En un folio manoseado, fui anotando los que parecían curiosos, sin la pretensión de que resulten más fantásticos o exclusivos que otros, que los lectores habrán tenido ocasión de leer alguna vez en la vida.

Sólo en la zona asturiana en la que me encuentro lo más del tiempo, anoté estos nombres femeninos, que ahí van sin más orden que el cronológico al apuntarlo. Algunos tienen vestigios visigóticos y cuanto más raro, mayor era la difunta: Aurina, Enedina, Erlina, Zuilima, Adita, Adonina, Honorita, Pomposa, Celerina, Videncia, Leontina, Isolina, Ladina, Auristela, Tiburcia, Jacobina, Orfelina, Modestina, Diamantina, Enevarina, Yurena, Presentina, Predestina, Ubaldina, Gislena, Verena, Zaira, Alborina. Hiliana, Zulaica, Luseinda, Argelina, Sedalina, Leonila, Veremunda, Elvira, Gaudiosa y unas cuantas más. Algún rastro árabe, vikingo o dios sabe de qué procedencia y en muchos casos aplicado el diminutivo tan caro a la gente norteña.

Entre los varones la variedad es menor: Gaudencio, Laudino, Heradio, Dictinio, Aladino, Versan, Asterio, Estawen, Jovino, Corsino, Galdino, Ageo, Cursito, Antidio. Una vez me aseguraron que en un pueblo de la provincia de Palencia hubo alguien a quien pusieron Cojoncio, por existir un nombre, igual o parecido, en el santoral.
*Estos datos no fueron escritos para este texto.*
**src/rtl/multicycle_pkg.sv**
```systemverilog
// Shared types for the multicycle RV32I control FSM.
// State, opcode, control encodings and opcode classes.
package multicycle_pkg;

  typedef enum logic [2:0] {
    S_FETCH     = 3'd0,
    S_DECODE    = 3'd1,
    S_EXECUTE   = 3'd2,
    S_MEM       = 3'd3,
    S_WRITEBACK = 3'd4,
    S_PC_UPDATE = 3'd5,
    S_TRAP      = 3'd6
  } state_e;

  localparam logic [6:0] OPC_LOAD   = 7'b0000011;
  localparam logic [6:0] OPC_STORE  = 7'b0100011;
  localparam logic [6:0] OPC_OP_IMM = 7'b0010011;
  localparam logic [6:0] OPC_OP     = 7'b0110011;
  localparam logic [6:0] OPC_BRANCH = 7'b1100011;
  localparam logic [6:0] OPC_JAL    = 7'b1101111;
  localparam logic [6:0] OPC_JALR   = 7'b1100111;
  localparam logic [6:0] OPC_LUI    = 7'b0110111;
  localparam logic [6:0] OPC_AUIPC  = 7'b0010111;

  typedef enum logic [3:0] {
    PC_HOLD   = 4'b0000,
    PC_PLUS4  = 4'b0001,
    PC_BRANCH = 4'b0010,
    PC_JAL    = 4'b0011,
    PC_JALR   = 4'b0100,
    PC_TRAP   = 4'b1000
  } pc_ctrl_e;

  typedef enum logic [2:0] {
    ALU_ADD      = 3'b000,
    ALU_R_FUNCT  = 3'b001,
    ALU_I_FUNCT  = 3'b010,
    ALU_CMP      = 3'b011,
    ALU_PASS_IMM = 3'b100,
    ALU_PC_IMM   = 3'b101
  } alu_ctrl_e;

  typedef enum logic [1:0] {
    WB_ALU = 2'b00,
    WB_MEM = 2'b01,
    WB_PC4 = 2'b10
  } wb_sel_e;

  typedef enum logic [3:0] {
    CLS_LOAD,
    CLS_STORE,
    CLS_OP_IMM,
    CLS_OP,
    CLS_BRANCH,
    CLS_JAL,
    CLS_JALR,
    CLS_LUI,
    CLS_AUIPC,
    CLS_NONE
  } op_class_e;

  typedef struct packed {
    logic      mem_req;
    logic      mem_we;
    logic      mem_addr_sel;
    logic      ir_load;
    pc_ctrl_e  pc_control;
    alu_ctrl_e alu_control;
    logic      rf_we;
    wb_sel_e   wb_sel;
    logic      trap;
  } ctrl_t;

  function automatic logic retires(input pc_ctrl_e pc);
    return (pc != PC_HOLD) && (pc != PC_TRAP);
  endfunction

endpackage

```
**src/rtl/multicycle_control_fsm_opcode_classifier.sv**
```systemverilog
// Combinational RV32I opcode classifier.
// Unknown opcodes map to CLS_NONE with illegal set.
module opcode_classifier
  import multicycle_pkg::*;
(
  input  logic [6:0] opcode,
  output op_class_e  op_class,
  output logic       illegal
);

  always_comb begin
    op_class = CLS_NONE;
    illegal  = 1'b0;
    unique case (1'b1)
      (opcode == OPC_LOAD):   op_class = CLS_LOAD;
      (opcode == OPC_STORE):  op_class = CLS_STORE;
      (opcode == OPC_OP_IMM): op_class = CLS_OP_IMM;
      (opcode == OPC_OP):     op_class = CLS_OP;
      (opcode == OPC_BRANCH): op_class = CLS_BRANCH;
      (opcode == OPC_JAL):    op_class = CLS_JAL;
      (opcode == OPC_JALR):   op_class = CLS_JALR;
      (opcode == OPC_LUI):    op_class = CLS_LUI;
      (opcode == OPC_AUIPC):  op_class = CLS_AUIPC;
      default:                illegal  = 1'b1;
    endcase
  end

endmodule

```
**src/rtl/multicycle_control_fsm.sv**
```systemverilog
// Multicycle RV32I sequencer with retire/cycle counters.
// MULTICYCLE_ILLEGAL_TRAP_EN: illegal opcodes trap instead of NOP.
module multicycle_control_fsm
  import multicycle_pkg::*;
#(
  parameter int CNT_W = 32
) (
  input  logic             clk,
  input  logic             rst_n,
  input  logic [6:0]       opcode,
  input  logic             branch_taken,
  input  logic             mem_ready,
  output logic             mem_req,
  output logic             mem_we,
  output logic             mem_addr_sel,
  output logic             ir_load,
  output logic [3:0]       pc_control,
  output logic [2:0]       alu_control,
  output logic             rf_we,
  output logic [1:0]       wb_sel,
  output logic             trap,
  output logic [2:0]       state,
  output logic [CNT_W-1:0] instret_count,
  output logic [CNT_W-1:0] cycle_count
);

  state_e    state_q, state_d;
  logic      br_q, br_d;
  op_class_e op_class;
  logic      illegal;
  ctrl_t     ctrl, ctrl_out;

  opcode_classifier u_cls (
    .opcode   (opcode),
    .op_class (op_class),
    .illegal  (illegal)
  );

  always_ff @(posedge clk or negedge rst_n) begin
    if (!rst_n) begin
      state_q       <= S_FETCH;
      br_q          <= 1'b0;
      instret_count <= '0;
      cycle_count   <= '0;
    end else begin
      state_q     <= state_d;
      br_q        <= br_d;
      cycle_count <= cycle_count + CNT_W'(1);
      if (retires(ctrl.pc_control))
        instret_count <= instret_count + CNT_W'(1);
    end
  end

  always_comb begin
    state_d          = state_q;
    br_d             = br_q;
    ctrl             = '0;
    ctrl.pc_control  = PC_HOLD;
    ctrl.alu_control = ALU_ADD;
    ctrl.wb_sel      = WB_ALU;
    case (state_q)
      S_FETCH: begin
        ctrl.mem_req = 1'b1;
        if (mem_ready) begin
          ctrl.ir_load = 1'b1;
          state_d      = S_DECODE;
        end
      end
      S_DECODE: state_d = S_EXECUTE;
      S_EXECUTE: begin
        unique case (op_class)
          CLS_OP:     ctrl.alu_control = ALU_R_FUNCT;
          CLS_OP_IMM: ctrl.alu_control = ALU_I_FUNCT;
          CLS_BRANCH: ctrl.alu_control = ALU_CMP;
          CLS_LUI:    ctrl.alu_control = ALU_PASS_IMM;
          CLS_AUIPC,
          CLS_JAL:    ctrl.alu_control = ALU_PC_IMM;
          default:    ctrl.alu_control = ALU_ADD;
        endcase
        if (illegal) begin
`ifdef MULTICYCLE_ILLEGAL_TRAP_EN
          state_d = S_TRAP;
`else
          state_d = S_PC_UPDATE;
`endif
        end else if (op_class == CLS_LOAD || op_class == CLS_STORE) begin
          state_d = S_MEM;
        end else if (op_class == CLS_BRANCH) begin
          br_d    = branch_taken;
          state_d = S_PC_UPDATE;
        end else begin
          state_d = S_WRITEBACK;
        end
      end
      S_MEM: begin
        ctrl.mem_req      = 1'b1;
        ctrl.mem_addr_sel = 1'b1;
        ctrl.mem_we       = (op_class == CLS_STORE);
        if (mem_ready)
          state_d = (op_class == CLS_LOAD) ? S_WRITEBACK : S_PC_UPDATE;
      end
      S_WRITEBACK: begin
        ctrl.rf_we = 1'b1;
        unique case (op_class)
          CLS_LOAD: begin
            ctrl.wb_sel     = WB_MEM;
            ctrl.pc_control = PC_PLUS4;
          end
          CLS_JAL: begin
            ctrl.wb_sel     = WB_PC4;
            ctrl.pc_control = PC_JAL;
          end
          CLS_JALR: begin
            ctrl.wb_sel     = WB_PC4;
            ctrl.pc_control = PC_JALR;
          end
          default: ctrl.pc_control = PC_PLUS4;
        endcase
        state_d = S_FETCH;
      end
      S_PC_UPDATE: begin
        ctrl.pc_control = (op_class == CLS_BRANCH && br_q) ?
                          PC_BRANCH : PC_PLUS4;
        state_d = S_FETCH;
      end
`ifdef MULTICYCLE_ILLEGAL_TRAP_EN
      S_TRAP: begin
        ctrl.trap       = 1'b1;
        ctrl.pc_control = PC_TRAP;
        state_d         = S_FETCH;
      end
`endif
      default: state_d = S_FETCH;
    endcase
  end

  // Reset gates every output so an in-flight request drops at once.
  assign ctrl_out     = rst_n ? ctrl : '0;
  assign mem_req      = ctrl_out.mem_req;
  assign mem_we       = ctrl_out.mem_we;
  assign mem_addr_sel = ctrl_out.mem_addr_sel;
  assign ir_load      = ctrl_out.ir_load;
  assign pc_control   = ctrl_out.pc_control;
  assign alu_control  = ctrl_out.alu_control;
  assign rf_we        = ctrl_out.rf_we;
  assign wb_sel       = ctrl_out.wb_sel;
  assign trap         = ctrl_out.trap;
  assign state        = state_q;

endmodule

```
**config.mk**
```make
export PLATFORM = sky130hd
export DESIGN_NAME = multicycle_control_fsm
export DESIGN_NICKNAME = d
export VERILOG_FILES = /design/src/rtl/multicycle_pkg.sv /design/src/rtl/multicycle_control_fsm_opcode_classifier.sv /design/src/rtl/multicycle_control_fsm.sv
export SDC_FILE = /design/constraint.sdc
export NUM_CORES = 1
export LEC_CHECK = 0
export CAP_MARGIN = 15
export CELL_PAD_IN_SITES_DETAIL_PLACEMENT = 2
export CELL_PAD_IN_SITES_GLOBAL_PLACEMENT = 2
export CORE_MARGIN = 5
export CORE_UTILIZATION = 23
export DETAILED_ROUTE_END_ITERATION = 16
export PLACE_DENSITY_LB_ADDON = 0.05
export SLEW_MARGIN = 10
export SYNTH_ARGS = -nofsm -noshare
export SYNTH_HDL_FRONTEND = slang
export SYNTH_SLANG_ARGS = --single-unit
```
**constraint.sdc**
```tcl
create_clock -name clk -period 1.6 [get_ports clk]
set_input_delay 0.32 -clock clk [delete_from_list [all_inputs] [get_ports clk]]
set_output_delay 0.32 -clock clk [all_outputs]
set_load 0.02 [all_outputs]
```
### After elaboration in Yosys (flattened, before gate mapping)

Cells that the tools add are included.

| word-level totals | value |
|---|---|
| flip-flop bits (word level) | 68 |
| input port bits | 11 |
| output and inout bits | 82 |
| logic and storage cells | 64 |

| operators by class | value |
|---|---|
| add/sub/neg operators | 2 |
| equal/unequal tests | 25 |
| multiplexer cells | 20 |
| bitwise gates (word level) | 1 |
| reductions and logical operators | 12 |

Operators by type and width:

| operator | count |
|---|---|
| adder 32 x 1 -> 32 bit (second input constant) | 2 |
| one-hot mux 4 bit (9 select lines) | 1 |
| == test 7 x 6 -> 1 bit (second input constant) | 3 |
| == test 7 bit (second input constant) | 3 |
| two-way mux 3 bit | 6 |
| == test 4 x 3 -> 1 bit (second input constant) | 4 |
| two-way mux 15 bit | 1 |
| one-hot mux 3 bit (5 select lines) | 1 |
| == test 7 x 5 -> 1 bit (second input constant) | 2 |
| one-hot mux 3 bit (2 select lines) | 2 |
| one-hot mux 3 bit (4 select lines) | 1 |
| OR reduction 9 bit | 1 |
| == test 4 x 2 -> 1 bit (second input constant) | 2 |
| == test 7 x 2 -> 1 bit (second input constant) | 1 |
| == test 3 x 2 -> 1 bit (second input constant) | 2 |
| == test 3 bit (second input constant) | 2 |
| OR reduction 2 bit | 3 |
| two-way mux 1 bit | 5 |
| == test 4 x 1 -> 1 bit (second input constant) | 1 |
| == test 4 bit (second input constant) | 1 |
| logical NOT 4 bit | 1 |
| two-way mux 2 bit | 2 |
| inequality test 2 bit (second input constant) | 2 |
| inequality test 4 bit (second input constant) | 1 |
| 9 further kinds | 10 |

### Longest topological paths before layout

| depth | value |
|---|---|
| depth in word-level cells | 8 |
| gate-level depth with buffers | 5 |

### Hierarchy

A second synthesis with hierarchy kept.

| second synthesis, totals | value |
|---|---|
| cell total of the unflattened synthesis | 332 |
| area, all modules | 3,493.4 um2 |

By module, submodules not included:

| module | instances | cells each | area an instance (um2) | seq. area each (um2) |
|---|---|---|---|---|
| multicycle_control_fsm | 1 | 311 | 3,355.7 | 1,701.6 |
| opcode_classifier | 1 | 21 | 137.6 | 0.0 |

### Worst setup path before layout

No wires, ideal clock.

| timing path | value |
|---|---|
| path kind | input port to output port |
| start | input port opcode[6] |
| end | output port alu_control[0] |
| arrival | 2.086 ns |
| data required time | 1.280 ns |
| slack | -0.806 ns |
| stages on the path | 5 |
| path buffers | 1 |
| path through | clkbuf_1 > and3b_1 > and2_1 > o21ai_0 > a2111oi_0 |

| on the way | value |
|---|---|
| word-level cells in the longest chain between the ends | 7 |
| elaborated cells on any way between the ends | 20 |
| those cells by class | eq/ne: 15; mux: 4; reduce/logical: 1 |

Ends and longest elaborated chain:

| element | RTL line | source |
|---|---|---|
| start: declaration | multicycle_control_fsm.sv:10 | `input logic [6:0] opcode,` |
| == test 7 x 5 -> 1 bit, or another cell as far along | multicycle_control_fsm_opcode_classifier.sv:23 | `(opcode == OPC_AUIPC): op_class = CLS_AUIPC;` |
| one-hot mux 4 bit (9 select lines) (*) | multicycle_control_fsm_opcode_classifier.sv:14 | `unique case (1'b1)` |
| == test 4 x 3 -> 1 bit / == test 4 bit (equally long branches) | multicycle_control_fsm.sv:71 | `unique case (op_class)` |
| OR reduction 2 bit | multicycle_control_fsm.sv:71 |  |
| one-hot mux 3 bit (5 select lines) (*) | multicycle_control_fsm.sv:71 |  |
| two-way mux 3 bit (*) | multicycle_control_fsm.sv:61 | `case (state_q)` |
| two-way mux 15 bit (*) | multicycle_control_fsm.sv:138 | `assign ctrl_out = rst_n ? ctrl : '0;` |
| end: declaration | multicycle_control_fsm.sv:18 | `output logic [2:0] alu_control,` |

Mark *: on every way between the ends. The rest lies on a longest branch, timed or not.

### Worst setup path in the final report

| timing path | value |
|---|---|
| start | register state_q[1], in the netlist state[1] |
| end | output port pc_control[2] |

| on the way | value |
|---|---|
| word-level cells in the longest chain between the ends | 3 |
| elaborated cells on any way between the ends | 4 |
| those cells by class | eq/ne: 2; mux: 2 |

Ends and longest elaborated chain:

| element | RTL line | source |
|---|---|---|
| start: declaration | multicycle_control_fsm.sv:27 | `state_e state_q, state_d;` |
| start signal: assignment | multicycle_control_fsm.sv:46 | `state_q <= state_d;` |
| == test 3 bit | multicycle_control_fsm.sv:61 |  |
| one-hot mux 3 bit (2 select lines) (*) | multicycle_control_fsm.sv:61 |  |
| two-way mux 15 bit (*) | multicycle_control_fsm.sv:138 |  |
| end: declaration | multicycle_control_fsm.sv:17 | `output logic [3:0] pc_control,` |

Marked as above.

==> flow_summary.ini <==
[sta]
fin_hold_ws_ps = 211
clock_skew_ps = 6.33
finalSetupViolCount = 30
worst_pin_slew_ps = 716
finalSetupTns_ps = -3110
rsz0062_at_grt = true
post-route-period-util_pct = 114
period_minus_slack_ps = 1820
hold_viol_final = 0
fin_ws_ps = -221
fmax_ghz = 0.549
drv_slew = 0
maxSlewHeadroom_pct = 52.2

[logic_synthesis]
synth_top_area_share_pct = 50.1
synthTopCellsByArea = dfrtp_1 50%, xnor2_1 12%, nand3_1 4.4%
yosys.cell_types.count = 44
yosys.area.top_type = dfrtp_1
synth.avg_cell_area_um2 = 10.5
synth_area_um2 = 3400
ys.flop_type = dfrtp_1
synthCells = 323
synth_edf_count = 0
ys_seq_elements = 68
async_flop_share_pct = 100
synth_seq_area_share_pct = 50.1
yosys_warnings = 0

[clocking]
cts_sinks = 68
h-tree-depth = 3
path_clk_slew_ps = 50
clockBufferDepth = 2
clock-root-buffer = clkbuf_16
clk_latency_ps = 330
cts_tree = built
numCtsBuffers = 9

[grt]
grt_max_degree = 56
antenna_found_initial = 1
first_global_vias = 3768
grt_pass1_wl_um = 19700
gr-total-overflow = 0
grt_usage_pct = 13.8

[critical_path]
critPathMaxStageDelay_ps = 410
crit_path_start_kind = flop
crit_path_max_fanout = 3
r2r-end = instret_count[22]$_DFFE_PN0P_
ff2ff_path_depth = 8
path_cells = nand3b_1, nor2_4, nand2_4, nor3_4, buf_6
crit_slowest_cell = dfrtp_2
timing.rr.start = state[1]$_DFFE_PN0P_
critPathCaptureType = output pin
r2r_slack_ps = -140
cp_data_arrival_time_ps = 1500
path_class = reg2out
crit_required_ps = 1280

[route]
ant_nets = 0
wl_um = 11700
routedWlPerCell_um = 16.2
dr.pass1.iters = 3
vias_per_cell = 4.55
drtIter0Drc = 89
vias = 3275
drc = 0

[min_path]
min_path_type = in2async

[cells_and_area]
antenna_cells = 0
fin_area_um2 = 6060
drive_gt1_share_pct = 46.3
stdcell_count = 720
area_growth_pct = 78.4
mostFrequentLayoutCells = 99 x buf_4, 61 x dlygate4sd2_1, 47 x xnor2_1
nNetsFinal = 544
final_common_cell = buf_4

[place]
dp.cells = 682
io_buffers = 90
gp_congestion = 0.729
placed_cell_area_um2 = 5350
hpwlAfterDp_um = 8720
pre_cts_ws_ps = -1050

[floorplan]
die_x_um = 132
num_io_pins = 93
rows = 44
die_h_um = 132
floorplan.initialDensity_pct = 23.4
core_area_um2 = 14500
die_area_um2 = 17300

[power]
ir_drop_v = 0.000553
p_per_area_nw_per_um2 = 925
p_leak_uw = 0.00291

[flow_run]
cap_viol_max_count = 0

[run_status]
violations = setup timing
status = finished, violations left
## power breakdown
part	leakage, uW	internal, uW	switching (uW)
clock	0.000149	1290	756
combinational	0.00188	800	832
sequential	0.000875	1830	102
## per-layer routing
metal	GRT usage, %	part of all wire [%]
met1	16.5	43
met4	4.11	1.4
met3	4.13	3.8
met2	23.8	52
met5	0	0.17
## stage by stage
| step | total power (uW) | util, % |
|---|---|---|
| 3_3_place_gp | 3410 | 36.8 |
| 5_1_grt | 5910 | 41.7 |
| 4_1_cts | 5660 | 40.2 |
| 6_report | 5610 | 41.7 |
| 3_5_place_dp | 3440 | 36.8 |
| 2_1_floorplan | 2630 | - |
## sequential cells by signal (all words and copies together) (netlist names)
signal / cells
br_q: 1
cycle_count: 32
instret_count: 32
state: 3
## Yosys cell counts, types with 2 or more instances
cell type,instances
dfrtp_1,68
xnor2_1,48
nand3_1,30
nand2_1,24
nand4_1,22
nor2_1,20
nor3_1,15
xor2_1,14
and3_1,12
inv_1,6
clkbuf_1,5
a21oi_1,4
and4_1,4
nor2b_1,4
nand2b_1,3
nand3b_1,3
nor4_2,3
o21ai_0,3
or4_4,3
a2111oi_0,2
and2_1,2
buf_4,2
ha_1,2
mux2_2,2
nand4_2,2
nor4_1,2
## worst max-delay path by stage
stage	endpoint	startpoint	cells past startpoint
after detailed placement	alu_control[0]	opcode[3]	6
after CTS	pc_control[2]	state[1]$_DFFE_PN0P_	5
final	pc_control[2]	state[1]$_DFFE_PN0P_	5
after global routing	pc_control[2]	state[1]$_DFFE_PN0P_	5
after global placement	alu_control[0]	opcode[3]	6
after floorplan	pc_control[2]	state[1]$_DFFE_PN0P_	5
## critical path: cells and delay by family (launching register included)
kind	cells	cell delay [ps]
AND/OR/NAND/NOR	4	630
buffers and inverters	1	140
flip-flops	1	410
## area by class of cell
class | instances | area (um2)
clock buffers | 12 | 256
clock inverters | 4 | 47.5
fillers | 1562 | 8470
inverters | 6 | 22.5
multi-input cells | 242 | 2020
flip-flops and latches | 68 | 1740
well taps | 184 | 230
repair buffers | 204 | 1740
## repair_timing
item	4_1_cts	5_1_grt
pin swaps	18	15
hold buffers	1	0
setup endpoints to repair	108	57
gates cloned	0	0
buffers inserted	10	12
endpoints found under the hold margin	13	0
resized for setup	199	47
## kinds of logic after synthesis
family | Yosys count | synth area share, %
simple gates | 160 | 27.9
flops | 68 | 50.1
xor+xnor | 62 | 16.0
compound gates | 14 | 2.69
buf+inv | 14 | 1.81
fa+ha+maj | 2 | 0.737
mux | 2 | 0.663
other cells | 1 | 0.110
Note: power is estimated with default switching activity, not from simulation.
Aquello pasó y en las mismas esquelas de personas ancianas campean otros nombres que, por cierto, se repiten como las Pepitas y Pilarines de antaño. Son las Sabrina, Vanesa, Yasmina, Anaïs, Aida, Selene, Aitana, Sonia, Lorena, Sonia, Tamara, Pamela, Patricia, Carla, Soraya, Lara, Sandra, Jennifer, Daisy, Yolanda y otras que se escuchan en las películas o novelas americanas de hoy.

Lo que era divertido y está desapareciendo con el individualismo colectivo -¡vaya oxímoron!- son los motes, que singularizaban tanto Pérez, Martínez, López, Suárez y García, patronímicos medievales que abarrotan las guías de teléfonos.